Records supplied:

== == ==

Background: an optimization exercise with open tools, aiming at small area. Do not read the settings as production practice.
The RTL was checked by simulation tests, not by an equivalence proof against the original design.
Power and IR drop assume default switching activity.

==> flow/design.v <==
module ppm_dec #(
    parameter integer CPU      = 10,    
    parameter integer Q_IN_CAP = 4,     
    parameter integer Q_OUT_CAP = 4     
) (
    input  wire         clk,
    input  wire         rst,           
    input  wire         pin,           
    input  wire         ready_set,     
    input  wire         kick_set,      
    input  wire         msg_valid,     
    input  wire [31:0]  msg_src,
    output wire         msg_ready,
    output wire         out_valid,     
    output wire [31:0]  out_dst,
    output wire [191:0] out_data,
    input  wire         out_pop,
    output reg          malformed
);
    reg        run;               
    reg        ready;
    reg [3:0]  r;                 
    reg [10:0] q;                 
    reg        kick;
    reg        last;
    reg [3:0]  idx;
    reg [9:0]  frame [0:11];
    reg [31:0] peer;
    reg [31:0] in_src;            
    reg [2:0]  in_cnt;
    reg [31:0]  outq_dst  [0:3];
    reg [119:0] outq_data [0:3];
    reg [1:0]   out_head;
    reg [2:0]   out_cnt;
    wire [3:0]  idx_w   = (idx >= 4'd12) ? 4'd0 : idx;    
    wire        rise    = ~last &  pin;
    wire        fall    =  last & ~pin;
    wire        r_nz    = (r != 4'd0);
    wire        e_gap   = (q > 11'd2020) | ((q == 11'd2020) & r_nz);
    wire        e_long  = (q > 11'd620)  | ((q == 11'd620)  & r_nz);
    wire        is_gap  = rise & e_gap;
    wire        is_chan = rise & ~e_gap;
    wire        is_long = fall & e_long;
    wire        edge_seen = rise | fall;
    wire [9:0]  width_w = (q < 11'd1000) ? 10'd1000 :
                          (q > 11'd2000) ? 10'd976  : q[9:0];
    wire        service  = run & kick;
    wire [31:0] peer_new = (in_cnt != 3'd0) ? in_src : peer;
    wire [119:0] reply_w;
    genvar g;
    generate
        for (g = 0; g < 12; g = g + 1) begin : g_pack
            assign reply_w[10*g +: 10] =
                (run && is_chan && idx_w == g) ? width_w : frame[g];
        end
    endgenerate
    wire push_reply = service && (out_cnt != 3'd4);
    wire pop_reply  = out_pop && (out_cnt != 3'd0);
    wire [1:0] out_tail = out_head + out_cnt[1:0];
    assign msg_ready = (in_cnt != 3'd4);
    assign out_valid = (out_cnt != 3'd0);
    assign out_dst   = outq_dst[out_head];
    wire [119:0] head_w = outq_data[out_head];
    generate
        for (g = 0; g < 12; g = g + 1) begin : g_out
            wire [9:0] w = head_w[10*g +: 10];
            assign out_data[16*g +: 16] =
                {5'd0, ~(w[9:5] == 5'b11111 && w[4:3] != 2'b00), w};
        end
    endgenerate
    wire       accept_msg  = msg_valid && msg_ready;
    wire [2:0] in_cnt_left = service ? 3'd0 : in_cnt;
    integer i;
    always @(posedge clk) begin
        if (rst) begin
            run       <= 1'b0;
            ready     <= 1'b0;
            r         <= 4'd0;
            q         <= 11'd300;
            kick      <= 1'b0;
            last      <= 1'b0;
            idx       <= 4'd0;
            peer      <= 32'd0;
            malformed <= 1'b0;
            in_cnt    <= 3'd0;
            out_head  <= 2'd0;
            out_cnt   <= 3'd0;
            for (i = 0; i < 12; i = i + 1)
                frame[i] <= 10'd1000;
        end else begin
            malformed <= 1'b0;
            if (!run) begin
                if (ready) begin
                    run <= 1'b1;
                    r   <= 4'd0;
                    q   <= 11'd300;
                end
            end else begin
                if (is_gap)
                    idx <= 4'd0;
                else if (is_chan) begin
                    frame[idx_w] <= width_w;
                    idx <= idx_w + 4'd1;
                end else
                    idx <= idx_w;
                if (is_long)
                    malformed <= 1'b1;
                last <= pin;
                if (service) begin
                    kick <= 1'b0;
                    peer <= peer_new;
                end
                if (edge_seen) begin
                    r <= 4'd1;
                    q <= 11'd300;
                end else if (r == 4'd9) begin
                    r <= 4'd0;
                    if (q != 11'h7FF)
                        q <= q + 11'd1;
                end else
                    r <= r + 4'd1;
            end
            if (ready_set)
                ready <= 1'b1;
            if (kick_set)
                kick <= 1'b1;
            if (accept_msg)
                in_src <= msg_src;
            in_cnt <= in_cnt_left + {2'b00, accept_msg};
            if (push_reply) begin
                outq_dst[out_tail]  <= peer_new;
                outq_data[out_tail] <= reply_w;
            end
            if (pop_reply)
                out_head <= out_head + 2'd1;
            out_cnt <= out_cnt + {2'b00, push_reply} - {2'b00, pop_reply};
        end
    end
endmodule
module ppm_enc #(
    parameter integer CPU      = 10,    
    parameter integer Q_IN_CAP = 4      
) (
    input  wire         clk,
    input  wire         rst,           
    input  wire         ready_set,     
    input  wire         kick_set,      
    input  wire         msg_valid,     
    input  wire [8:0]   msg_len,
    input  wire [191:0] msg_data,
    output wire         msg_ready,
    output wire         ppm_out
);
    reg        run;               
    reg        ready;
    reg        kick;
    reg        level;
    reg [3:0]  idx;
    reg        phase;             
    reg [3:0]  fr;                
    reg [14:0] fq;                
    reg [10:0] c;
    reg [9:0]  frame [0:11];
    reg [9:0]  upd [0:11];        
    reg        upd_v;
    reg [2:0]  in_cnt;
    assign ppm_out = level;
    wire        wait_pad = ~level & (idx == 4'd0);
    wire        f_end    = (fq >= 15'd22500);
    wire        on_phase = phase ? (fr == 4'd9) : (fr == 4'd0);
    wire        hit      = wait_pad ? f_end : (on_phase & (c == 11'd301));
    wire [9:0]  ch_w  = frame[idx];
    wire [10:0] ch_v  = {~(ch_w[9:5] == 5'b11111 && ch_w[4:3] != 2'b00), ch_w};
    wire service = run & kick;
    assign msg_ready = (in_cnt != 3'd4);
    wire       accept_msg  = msg_valid && msg_ready;
    wire       accept_upd  = accept_msg && (msg_len == 9'd24);
    wire [2:0] in_cnt_left = service ? 3'd0 : in_cnt;
    wire [9:0] msg_w [0:11];
    genvar g;
    generate
        for (g = 0; g < 12; g = g + 1) begin : g_clamp
            wire [15:0] v = msg_data[16*g +: 16];
            assign msg_w[g] = (v < 16'd1000) ? 10'd1000 :
                              (v > 16'd2000) ? 10'd976  : v[9:0];
        end
    endgenerate
    integer i;
    always @(posedge clk) begin
        if (rst) begin
            run      <= 1'b0;
            ready    <= 1'b0;
            kick     <= 1'b0;
            level    <= 1'b0;
            idx      <= 4'd0;
            phase    <= 1'b0;
            fr       <= 4'd0;
            fq       <= 15'd22500;
            c        <= 11'd0;
            upd_v    <= 1'b0;
            in_cnt   <= 3'd0;
            for (i = 0; i < 12; i = i + 1)
                frame[i] <= 10'd1000;
        end else begin
            if (!run) begin
                if (ready)
                    run <= 1'b1;
            end else begin
                if (fr == 4'd9) begin
                    fr <= 4'd0;
                    fq <= fq + 15'd1;
                end else
                    fr <= fr + 4'd1;
                if (hit) begin
                    level <= ~level;
                    if (!level) begin
                        c <= 11'd600;
                        if (idx == 4'd0) begin
                            phase <= ~(fq == 15'd22500 && fr == 4'd0);
                            fr    <= 4'd1;
                            fq    <= 15'd0;
                        end
                    end else if (idx == 4'd12) begin
                        idx <= 4'd0;
                    end else begin
                        c   <= ch_v;
                        idx <= idx + 4'd1;
                    end
                end else if (on_phase) begin
                    c <= c - 11'd1;
                end
                if (service) begin
                    kick <= 1'b0;
                    if (upd_v)
                        for (i = 0; i < 12; i = i + 1)
                            frame[i] <= upd[i];
                end
            end
            if (ready_set)
                ready <= 1'b1;
            if (kick_set)
                kick <= 1'b1;
            if (accept_upd)
                for (i = 0; i < 12; i = i + 1)
                    upd[i] <= msg_w[i];
            if (service || accept_upd)
                upd_v <= accept_upd;
            in_cnt <= in_cnt_left + {2'b00, accept_msg};
        end
    end
endmodule
module ppm_core (
    input  wire         clk,
    input  wire         rst,             
    input  wire         dec_reset,       
    input  wire         dec_ready,       
    input  wire         dec_kick,        
    input  wire         ppm_in,          
    input  wire         dec_msg_valid,   
    input  wire [31:0]  dec_msg_src,
    output wire         dec_msg_ready,
    output wire         dec_out_valid,   
    output wire [31:0]  dec_out_dst,
    output wire [191:0] dec_out_data,
    input  wire         dec_out_pop,
    output wire         dec_malformed,
    input  wire         enc_reset,       
    input  wire         enc_ready,       
    input  wire         enc_kick,        
    input  wire         enc_msg_valid,   
    input  wire [8:0]   enc_msg_len,
    input  wire [191:0] enc_msg_data,
    output wire         enc_msg_ready,
    output wire         ppm_out          
);
    localparam integer CPU = 10;         
    ppm_dec #(.CPU(CPU), .Q_IN_CAP(4), .Q_OUT_CAP(4)) u_dec (
        .clk       (clk),
        .rst       (rst | dec_reset),
        .pin       (ppm_in),
        .ready_set (dec_ready),
        .kick_set  (dec_kick),
        .msg_valid (dec_msg_valid),
        .msg_src   (dec_msg_src),
        .msg_ready (dec_msg_ready),
        .out_valid (dec_out_valid),
        .out_dst   (dec_out_dst),
        .out_data  (dec_out_data),
        .out_pop   (dec_out_pop),
        .malformed (dec_malformed)
    );
    ppm_enc #(.CPU(CPU), .Q_IN_CAP(4)) u_enc (
        .clk       (clk),
        .rst       (rst | enc_reset),
        .ready_set (enc_ready),
        .kick_set  (enc_kick),
        .msg_valid (enc_msg_valid),
        .msg_len   (enc_msg_len),
        .msg_data  (enc_msg_data),
        .msg_ready (enc_msg_ready),
        .ppm_out   (ppm_out)
    );
endmodule
==> flow/run.sh <==
#!/bin/bash
# synth_recipe.tcl (not shown) runs the flow's synth.tcl, then flattens the netlist and writes it again
# the make line also repeats each setting of config.mk as NAME=value (left out here)
make -C /OpenROAD-flow-scripts/flow DESIGN_CONFIG=/design/flow/config.mk WORK_HOME=/design/flow/orfs CLKGATE_MAP_FILE= SYNTH_SCRIPT=/design/flow/synth_recipe.tcl finish
==> flow/config.mk <==
export PLATFORM = sky130hd
export DESIGN_NAME = ppm_core
export DESIGN_NICKNAME = ppm_core
export VERILOG_FILES = /design/flow/design.v
export SDC_FILE = /design/flow/constraint.sdc
export NUM_CORES = 4
export LEC_CHECK = 0
export CAP_MARGIN = 20
export CORE_MARGIN = 2
export CORE_UTILIZATION = 40
export SLEW_MARGIN = 20
==> flow/constraint.sdc <==
create_clock -name core_clock -period 20.0 [get_ports {clk}]
set_input_delay 4.0000 -clock core_clock [delete_from_list [all_inputs] [get_ports {clk}]]
set_output_delay 4.0000 -clock core_clock [all_outputs]
set_load 0.01 [all_outputs]
==> summary.txt, run 1 <==
Outcome
  • Outcome: finished clean

Timing
  • Hold Vio Cnt, Final: 0
  • Min Hold Slack: 441.6 ps
  • Clk_skew: ~27 ps
  • Fin crit share: a little over two fifths
  • RSZ-0062 raised after global routing: false
  • Slew of the pin with the lowest slew margin: 1098 ps
  • Slew headroom: 26.81%
  • Setup TNS: 0 ps
  • Fin crit period: 8603 ps
  • Slew Limit Fails: 0
  • Achievable frequency: 0.1162 GHz
  • Setup violations, final: 0

Logic synthesis
  • FFs w/ async S/R, synth: 0%
  • Top post-synthesis cells by area: edfxtp_1 58%, dfxtp_1 10%, mux4_2 7.5%, mux2_2 3.4%, nand2_1 3.2%
  • Synth area leader: edfxtp_1
  • Netlist cell types: 86
  • Syn_area_per_cell: 14.41 µm²
  • Gate Count Post-Synth: between 3k and 4k
  • Register area share after synthesis: 67.84%
  • Mapped cell area: 45710 µm²
  • Post-synth top flop: edfxtp_1
  • Number of synthesis warnings: 4
  • Post-synth EDFFs: 880
  • Top-area cell type share of the netlist area: between 50 and 60%
  • Yosys reg bits: 1109

Clocking
  • Clock Tree Buf Depth: 3
  • CTS H-tree depth: 3
  • Clock slew seen by the registers of the worst setup and hold paths: 60 ps
  • Clock net sink count: 1109
  • CTS buffer count: 111
  • Clock root buffer: clkbuf_16
  • CTS tree: done
  • Setup Fix Bufs, Post-CTS: 0
  • CTS resizes: 0
  • Clk latency of the worst-skew pair: ~700 ps
  • Post-CTS Hold Buffers: 0

Placement
  • Routability cong.: 0.8108
  • Placed wire-length estimate: 72.52 mm
  • Port Buf Inserts: 413

Global routing
  • Largest net degree at the start of global routing: 100
  • Initial antenna violation count: 1
  • Total gr overflow: 0
  • First-pass GRT wire length: between 150 and 200 mm
  • Vias in the first global route: 26.87k
  • Overall Global Routing Usage: 18.54%

Worst setup path
  • Critical path, cell by cell: buf_4 > buf_4 > mux4_2 > o211a_1 > nand4_1 > clkdlybuf4s50_1
  • R2r worst-path depth: 8
  • Req. time, crit path: 16000 ps
  • Crit path kind: flip-flop to primary output
  • Setup crit end: dec_out_data[10]
  • Critical path peak fanout: 44
  • Most used cell, CP: buf_4
  • Highest-delay cell along the critical path: buf_4
  • Reg2reg end: u_enc.c[7]$_SDFFE_PP0P_
  • CP Capture Type: primary output
  • R2r setup slk: between 15000 and 20000 ps
  • Max stage delay on crit path: around 800 ps
  • R2R Path Start: u_enc.idx[0]$_SDFFE_PP0P_
  • Setup crit start kind: flip-flop
  • Critical path data arrival time: 4600 ps

Floorplanning
  • Row Count: 124
  • Die W: 342.0 µm
  • Core ar.: 113900 µm²
  • Die height: 342.0 µm
  • Total die area: roughly 120000 µm²
  • Starting Density: 40.14%
  • Io pins: 474

Detailed routing
  • Drt pass-1 iters: 5
  • Final ANT Viol Nets: 0
  • Via count: 26.91k
  • Starting DRC count in detailed routing: around 2.0k
  • DR vias/cell: 5.210
  • Remaining DRCs: 0
  • WL per Instance: 21.28 µm
  • Drt total wl: 109.9 mm

Final layout
  • Register area: 31020 µm²
  • Layout cell share with drive strength beyond 1: around 16%
  • FILL cells: 9869
  • N_diodes: 0
  • Nets@finish: 3835
  • Multi-input gate area: 13360 µm²
  • Area Growth Syn to Fin: 19.66%

Job
  • Max cap viols: 0

Pwr
  • VDD IR max: 0.05999 mV
  • Leakage power: 18.69 nW
  • Pwr dens: between 80 and 90 nW/µm²

Hold path
  • Hold/Removal Path Class: flip-flop to flip-flop
==> synthesized netlist by cell type, types with 7 or more instances <==
cell / n
nand2_1: 393
mux2_2: 137
xor2_1: 18
mux4_2: 152
o2bb2ai_1: 7
nor4_1: 18
xnor2_1: 9
o21bai_1: 13
mux2i_1: 13
o21ai_0: 40
and3_1: 20
buf_6: 7
nand2b_1: 31
a21o_1: 26
or2_2: 52
nor3_1: 80
a31oi_1: 17
a222oi_1: 7
ha_1: 30
a21oi_1: 106
and4_1: 12
a22o_1: 7
mux2_4: 18
nand4_1: 41
nand3_1: 90
and2_1: 20
edfxtp_1: 880
nor2b_1: 8
nor2_1: 234
clkbuf_1: 118
inv_1: 80
dfxtp_1: 229
o211a_1: 25
buf_4: 72
a22oi_1: 21
buf_2: 31
==> critical path: cells and delay by family (launching register included) <==
family	cells	cell delay, ps
buffers and inverters	3	2150
DFF	1	730
muxes	1	640
AOI/OAI and AO/OA	1	260
and+or+nand+nor	1	90
==> registers in the layout, indices dropped and copies added, names as in the netlist, 2 cells and up, named ones only <==
| name | cells |
|---|---|
| u_dec.r | 4 |
| u_dec.in_cnt | 3 |
| u_dec.outq_data | 480 |
| u_enc.idx | 4 |
| u_dec.peer | 32 |
| u_dec.frame | 120 |
| u_enc.fq | 15 |
| u_enc.upd | 120 |
| u_dec.out_head | 2 |
| u_dec.q | 11 |
| u_dec.outq_dst | 128 |
| u_enc.c | 11 |
| u_dec.idx | 4 |
| u_enc.fr | 4 |
| u_dec.in_src | 32 |
| u_dec.out_cnt | 3 |
| u_enc.frame | 120 |
| u_enc.in_cnt | 3 |
==> cell type report <==
cell class | count | area share (%)
Timing Repair Buffer | 455 | 8.135
Clock buffer | 145 | 5.666
Multi-Input combinational cell | 1801 | 24.43
Inverter | 81 | 0.5559
Sequential cell | 1109 | 56.71
Tap cell | 1512 | 3.459
Clock inverter | 62 | 1.041
==> cell usage in the layout (no fill, tap or decap), types with 18 or more instances in the layout <==
cell and count:
clkbuf_16 114, nand3_1 89, dfxtp_1 227, conb_1 60, a21o_1 26, clkinv_1 23, and3_1 19, clkbuf_1 18
buf_4 42, nor3_1 77, inv_1 80, edfxtp_1 880, a21oi_1 105, clkdlybuf4s50_1 413, and2_1 19, o21ai_0 40
nand4_1 41, nor2_1 229, mux2_4 18, xor2_1 18, a22oi_1 21, nand2b_1 31, mux2_2 137, nand2_1 392
ha_1 30, or2_2 52, mux4_2 152, o211a_1 25, nor4_1 18
==> kinds of logic after synthesis <==
kind of cell               share of synthesized area (%)
buffers and inverters                              3.586
adders and majority gates                         0.8650
DFF                                                67.84
and+or+nand+nor                                    10.56
muxes                                              11.74
other                                           0.008204
xor gates and xnor gates                          0.5174
AOI/OAI and AO/OA                                  4.878
==> per-layer routing <==
layer,vias to the layer above,share of wire (%),global-route usage (%)
met3,141,5.6,3.151
met4,0,2.2,4.815
li1,12520,-,-
met5,-,0,0
met1,13490,43,24.85
met2,761,49,31.31
==> power by group <==
part           switching [mW]  internal [mW]  leakage (nW)
clock                   0.872           1.20          1.80
combinational          0.0752         0.0701          6.78
sequential            0.00550           2.49          10.1
==> metrics by stage <==
stage / area [µm²] / util, % / setup WS, ps / total power, mW / instances
after global routing: 54700 / 48.03 / 10910 / 4.860 / 5165
after CTS: 54700 / 48.03 / 11120 / 4.752 / 5165
after detailed placement: 51030 / 44.81 / 11890 / 2.694 / 4958
after floorplan: 45930 / - / 2118 / 2.620 / 3232
after global placement: 51020 / 44.80 / 11870 / 2.692 / 4958
final: 54700 / 48.03 / 11400 / 4.713 / 5165
==> how the worst min path moves through the flow <==
stage,start,to,slack (ps),depth (start not counted)
4_1_cts,u_enc.upd[11][6]$_SDFFCE_PP1P_,u_enc.frame[11][6]$_SDFFE_PP1P_,450,2
2_1_floorplan,u_enc.upd[0][6]$_SDFFCE_PP1P_,u_enc.frame[0][6]$_SDFFE_PP1P_,430,2
3_3_place_gp,u_enc.upd[10][6]$_SDFFCE_PP1P_,u_enc.frame[10][6]$_SDFFE_PP1P_,440,2
5_1_grt,u_enc.upd[2][3]$_SDFFCE_PP1P_,u_enc.frame[2][3]$_SDFFE_PP1P_,470,2
6_report,u_enc.upd[2][3]$_SDFFCE_PP1P_,u_enc.frame[2][3]$_SDFFE_PP1P_,440,2
3_5_place_dp,u_enc.upd[3][8]$_SDFFCE_PP1P_,u_enc.frame[3][8]$_SDFFE_PP1P_,440,2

== == ==

Go through the entries and copy every line that has "gates".

adders and majority gates                         0.8650
xor gates and xnor gates                          0.5174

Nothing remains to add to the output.